Fundamento legal: Art. 538 a 564 do Código Civil.
Vantagens:
✅ Permite que o doador escolha o momento da transmissão;
✅ Evita inventário judicial;
✅ Pode incluir cláusulas de proteção patrimonial, como:
Inalienabilidade: impede que o bem seja vendido ou transferido.
Impenhorabilidade: protege contra dívidas dos filhos.
Incomunicabilidade: impede que o bem integre o patrimônio comum do casamento do beneficiário.
Atenção: a doação deve respeitar a legítima dos herdeiros necessários, ou seja, o doador só pode dispor livremente de até 50% do seu patrimônio (Art. 1.846, CC).
2. ✍️ Testamento
O testamento é o ato pelo qual alguém dispõe de seu patrimônio, total ou parcialmente, para depois da morte.
Fundamento legal: Arts. 1.857 a 1.990 do Código Civil.
Vantagens:
✅ Permite planejamento sucessório sem perda de controle sobre os bens em vida;
✅ Flexível — pode ser alterado a qualquer momento;
✅ Pode dispor sobre 50% do patrimônio livremente, reservando a legítima aos herdeiros necessários.
Modalidades:
Público (lavrado em cartório);
Particular (escrito pelo testador e assinado por testemunhas);
Cerrado (sigiloso, registrado em cartório).
Atenção: o testamento exige inventário judicial após a morte, e pode ser contestado, especialmente em famílias conflituosas.

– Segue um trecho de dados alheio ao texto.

From an optimization exercise on the open Yosys and OpenROAD flow, aimed at small area; shortcuts taken in it are not production practice.
The RTL was checked by simulation tests, not by an equivalence proof against the original design.
Power and IR drop assume default switching activity.

==> flow/design.v <==
module sync_fifo
    #(
        parameter FIFO_WIDTH       = 10'd32,
        parameter FIFO_WIDTH_BIT   = 10'd5,
        parameter FIFO_DEPTH       = 10'd64,
        parameter FIFO_DEPTH_BIT   = 10'd6
    )
    (
        input                           clk,
        input                           rst,
        input                           w_en,
        input                           r_en,
        input [FIFO_WIDTH-1:0]          data_write,
        output                          flag_full,
        output                          flag_empty,
        output     [FIFO_WIDTH-1:0]     data_read
    );
    reg [FIFO_DEPTH_BIT:0]      count;   
    reg                         phase;   
    reg [FIFO_WIDTH-1:0]        memory [FIFO_DEPTH:0];
    assign flag_empty = (count == 0);
    assign flag_full  = count[FIFO_DEPTH_BIT];
    wire push = w_en & ~flag_full;
    wire pop  = r_en & ~flag_empty;
    wire [FIFO_DEPTH+1:1] valid;
    genvar g, b;
    generate
        for (g = 1; g <= FIFO_DEPTH + 1; g = g + 1) begin : g_valid
            assign valid[g] = (count >= g);
        end
    endgenerate
    wire [FIFO_WIDTH-1:0] data_in = data_write ^ {FIFO_WIDTH{phase}};
    generate
        for (g = 1; g < FIFO_DEPTH; g = g + 1) begin : g_mem
            wire sel_shift = pop & valid[g+1];
            wire sel_hold  = ~pop & valid[g];
            wire sel_in    = ~(sel_shift | sel_hold);
            wire [FIFO_WIDTH-1:0] next;
            for (b = 0; b < FIFO_WIDTH; b = b + 1) begin : g_bit
                sync_fifo_aoi222 u_sel (
                    .a1(sel_in),    .a2(data_in[b]),
                    .b1(sel_shift), .b2(memory[g+1][b]),
                    .c1(sel_hold),  .c2(memory[g][b]),
                    .y(next[b])
                );
            end
            always @(posedge clk)
                memory[g] <= next;
        end
    endgenerate
    wire top_hold = ~pop & valid[FIFO_DEPTH];
    wire [FIFO_WIDTH-1:0] top_next;
    wire [FIFO_WIDTH-1:0] out_next;
    generate
        for (b = 0; b < FIFO_WIDTH; b = b + 1) begin : g_edge
            sync_fifo_oai22 u_top (
                .a1(memory[FIFO_DEPTH][b]), .a2(~top_hold),
                .b1(data_in[b]),            .b2(top_hold),
                .y(top_next[b])
            );
            sync_fifo_oai22 u_out (
                .a1(memory[1][b]), .a2(~pop),
                .b1(memory[0][b]), .b2(pop),
                .y(out_next[b])
            );
        end
    endgenerate
    always @(posedge clk) begin
        memory[FIFO_DEPTH] <= top_next;
        memory[0]          <= out_next;
    end
    assign data_read = memory[0] ^ {FIFO_WIDTH{phase}};
    always @(posedge clk or posedge rst) begin
        if (rst) begin
            count <= 0;
            phase <= 1'b0;
        end else begin
            phase <= ~phase;
            if (push && !pop)
                count <= count + 1'b1;
            else if (pop && !push)
                count <= count - 1'b1;
        end
    end
endmodule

3. 🏢 Criação de Holding Familiar
A holding familiar é uma empresa criada para concentrar o patrimônio da família e facilitar a sua gestão e futura sucessão.
Objetivo: Planejamento sucessório e proteção patrimonial.
Vantagens:
✅ Redução de custos com inventário;
✅ Controle centralizado dos bens e rendimentos;
✅ Facilidade na transferência de cotas aos herdeiros;
✅ Redução de conflitos familiares, especialmente quando há bens com valor elevado ou empresas.
Atenção: A criação e manutenção da holding requerem planejamento tributário, societário e assessoria jurídica especializada.
E o Imposto? (ITCMD)
Em qualquer forma de transferência (doação ou morte), incide o Imposto sobre Transmissão Causa Mortis e Doação (ITCMD).
Alíquotas:
Variam por estado — entre 4% e 8% em média;
Em SP, é de 4%, mas há projeto para aumento progressivo.
Dica prática: Na doação, o ITCMD pode ser pago apenas sobre a nua-propriedade, caso o doador mantenha o usufruto, reduzindo o valor tributado.
Conclusão
A melhor forma de passar bens para os filhos em vida depende do perfil da família, do tipo de bem, do objetivo sucessório e da estrutura patrimonial envolvida.
✅ A doação com cláusulas protege o patrimônio dos filhos.
✅ O testamento garante liberdade para disposição e pode incluir orientações específicas.
✅ A holding familiar é indicada para patrimônios elevados ou empresariais, com ganhos de eficiência e economia.
Recomenda-se sempre consultar um advogado especializado em Direito de Família e Sucessões para orientar o planejamento com segurança jurídica e estratégia.